[What to produce]: Set down exactly the lines below, starting at the one that contains "track_usage_pct = 35.1" and ending at the one that contains "dlygate4sd3_1 +120, buf_2", with both of those lines included and nothing else.

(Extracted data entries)
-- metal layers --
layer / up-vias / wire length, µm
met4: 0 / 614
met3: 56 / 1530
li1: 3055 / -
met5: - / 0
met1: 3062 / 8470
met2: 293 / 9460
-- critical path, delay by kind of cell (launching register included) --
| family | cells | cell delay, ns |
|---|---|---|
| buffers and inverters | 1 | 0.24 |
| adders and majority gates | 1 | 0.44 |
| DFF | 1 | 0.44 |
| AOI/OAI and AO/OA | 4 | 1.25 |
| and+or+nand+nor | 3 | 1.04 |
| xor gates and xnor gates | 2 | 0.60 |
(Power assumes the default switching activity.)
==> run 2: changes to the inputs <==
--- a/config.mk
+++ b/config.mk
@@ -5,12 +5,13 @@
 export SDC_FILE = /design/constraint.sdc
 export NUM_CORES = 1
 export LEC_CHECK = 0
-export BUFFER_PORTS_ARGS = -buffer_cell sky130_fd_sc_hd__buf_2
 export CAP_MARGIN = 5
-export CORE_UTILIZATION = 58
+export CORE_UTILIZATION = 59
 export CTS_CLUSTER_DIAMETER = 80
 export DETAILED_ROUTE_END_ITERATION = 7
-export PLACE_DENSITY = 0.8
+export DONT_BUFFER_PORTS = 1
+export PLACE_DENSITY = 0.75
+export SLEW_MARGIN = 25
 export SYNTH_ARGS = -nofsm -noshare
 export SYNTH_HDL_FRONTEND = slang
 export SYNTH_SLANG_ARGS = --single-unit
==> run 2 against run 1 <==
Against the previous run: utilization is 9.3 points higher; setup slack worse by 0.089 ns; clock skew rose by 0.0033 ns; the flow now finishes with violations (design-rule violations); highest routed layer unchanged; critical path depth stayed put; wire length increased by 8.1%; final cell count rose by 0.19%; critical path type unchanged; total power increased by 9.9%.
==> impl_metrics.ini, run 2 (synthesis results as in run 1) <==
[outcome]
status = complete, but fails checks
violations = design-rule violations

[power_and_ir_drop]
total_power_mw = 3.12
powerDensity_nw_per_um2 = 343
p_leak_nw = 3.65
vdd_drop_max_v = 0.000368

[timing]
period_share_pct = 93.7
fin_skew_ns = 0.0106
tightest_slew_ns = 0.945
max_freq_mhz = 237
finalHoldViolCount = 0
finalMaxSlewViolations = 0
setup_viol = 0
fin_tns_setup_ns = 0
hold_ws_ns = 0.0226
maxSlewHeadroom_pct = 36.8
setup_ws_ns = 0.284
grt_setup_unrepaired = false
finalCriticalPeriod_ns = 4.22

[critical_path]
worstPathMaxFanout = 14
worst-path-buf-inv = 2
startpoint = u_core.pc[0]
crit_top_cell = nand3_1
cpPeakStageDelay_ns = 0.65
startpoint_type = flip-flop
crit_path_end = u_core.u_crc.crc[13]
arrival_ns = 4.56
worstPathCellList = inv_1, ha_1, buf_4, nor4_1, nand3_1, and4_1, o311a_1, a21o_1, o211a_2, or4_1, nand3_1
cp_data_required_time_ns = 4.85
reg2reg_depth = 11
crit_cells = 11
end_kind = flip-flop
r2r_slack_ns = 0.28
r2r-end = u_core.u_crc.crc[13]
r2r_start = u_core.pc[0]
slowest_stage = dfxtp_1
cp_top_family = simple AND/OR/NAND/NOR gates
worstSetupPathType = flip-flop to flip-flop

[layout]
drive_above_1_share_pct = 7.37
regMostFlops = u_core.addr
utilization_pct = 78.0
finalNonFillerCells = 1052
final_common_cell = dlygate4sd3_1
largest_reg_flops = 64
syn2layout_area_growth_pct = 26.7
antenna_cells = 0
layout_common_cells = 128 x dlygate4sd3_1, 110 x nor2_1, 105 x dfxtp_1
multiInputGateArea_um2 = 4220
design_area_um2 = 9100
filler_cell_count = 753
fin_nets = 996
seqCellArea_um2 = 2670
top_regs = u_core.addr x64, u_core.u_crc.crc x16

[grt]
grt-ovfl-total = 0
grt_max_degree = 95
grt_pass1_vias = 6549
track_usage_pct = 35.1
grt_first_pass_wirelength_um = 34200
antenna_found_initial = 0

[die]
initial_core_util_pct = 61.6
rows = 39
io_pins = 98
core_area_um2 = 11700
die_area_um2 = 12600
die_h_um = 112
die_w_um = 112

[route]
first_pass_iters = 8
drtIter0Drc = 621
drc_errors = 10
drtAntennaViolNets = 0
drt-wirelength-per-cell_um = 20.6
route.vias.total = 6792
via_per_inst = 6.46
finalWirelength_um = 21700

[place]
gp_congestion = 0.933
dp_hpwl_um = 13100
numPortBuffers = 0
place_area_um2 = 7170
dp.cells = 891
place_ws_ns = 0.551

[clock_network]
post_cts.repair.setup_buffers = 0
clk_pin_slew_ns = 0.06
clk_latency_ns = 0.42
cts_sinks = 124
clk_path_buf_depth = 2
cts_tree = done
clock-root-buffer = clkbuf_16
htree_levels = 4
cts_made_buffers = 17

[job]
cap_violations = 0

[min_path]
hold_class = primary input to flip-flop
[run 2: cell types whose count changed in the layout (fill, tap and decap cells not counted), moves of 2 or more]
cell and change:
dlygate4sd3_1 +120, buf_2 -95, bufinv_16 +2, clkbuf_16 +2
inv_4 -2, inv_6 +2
==> config.mk <==
export PLATFORM = sky130hd
export DESIGN_NAME = path_travel_time_cost_flat
export DESIGN_NICKNAME = d
export VERILOG_FILES = /design/src/design/ptt_pkg.sv /design/src/design/ptt_pose_if.sv /design/src/design/ptt_cost_if.sv /design/src/design/ptt_dp.sv /design/src/design/ptt_ctrl.sv /design/src/design/path_travel_time_cost.sv /design/src/flat_wrapper.sv
export SDC_FILE = /design/constraint.sdc
export NUM_CORES = 2
export LEC_CHECK = 0
export ABC_AREA = 1
export BUFFER_PORTS_ARGS = -buffer_cell sky130_fd_sc_hd__buf_4
export CAP_MARGIN = 25
export CORE_ASPECT_RATIO = 1.25
export CORE_MARGIN = 1
export CORE_UTILIZATION = 40
export CTS_CLUSTER_SIZE = 10
export DETAILED_ROUTE_END_ITERATION = 8
export GPL_TIMING_DRIVEN = 0
export HOLD_SLACK_MARGIN = 0.03
export PLACE_DENSITY = 0.54
export SKIP_LAST_GASP = 1
export SLEW_MARGIN = 20
export SYNTH_ARGS = -nofsm -noshare
export SYNTH_HDL_FRONTEND = slang
export SYNTH_SLANG_ARGS = --single-unit
==> constraint.sdc <==
create_clock -name clk -period 9.4 [get_ports clk]
set_input_delay 0.47 -clock clk [delete_from_list [all_inputs] [get_ports clk]]
set_output_delay 0.47 -clock clk [all_outputs]
set_load 0.005 [all_outputs]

[Written solution]:
track_usage_pct = 35.1
grt_first_pass_wirelength_um = 34200
antenna_found_initial = 0

[die]
initial_core_util_pct = 61.6
rows = 39
io_pins = 98
core_area_um2 = 11700
die_area_um2 = 12600
die_h_um = 112
die_w_um = 112

[route]
first_pass_iters = 8
drtIter0Drc = 621
drc_errors = 10
drtAntennaViolNets = 0
drt-wirelength-per-cell_um = 20.6
route.vias.total = 6792
via_per_inst = 6.46
finalWirelength_um = 21700

[place]
gp_congestion = 0.933
dp_hpwl_um = 13100
numPortBuffers = 0
place_area_um2 = 7170
dp.cells = 891
place_ws_ns = 0.551

[clock_network]
post_cts.repair.setup_buffers = 0
clk_pin_slew_ns = 0.06
clk_latency_ns = 0.42
cts_sinks = 124
clk_path_buf_depth = 2
cts_tree = done
clock-root-buffer = clkbuf_16
htree_levels = 4
cts_made_buffers = 17

[job]
cap_violations = 0

[min_path]
hold_class = primary input to flip-flop
[run 2: cell types whose count changed in the layout (fill, tap and decap cells not counted), moves of 2 or more]
cell and change:
dlygate4sd3_1 +120, buf_2 -95, bufinv_16 +2, clkbuf_16 +2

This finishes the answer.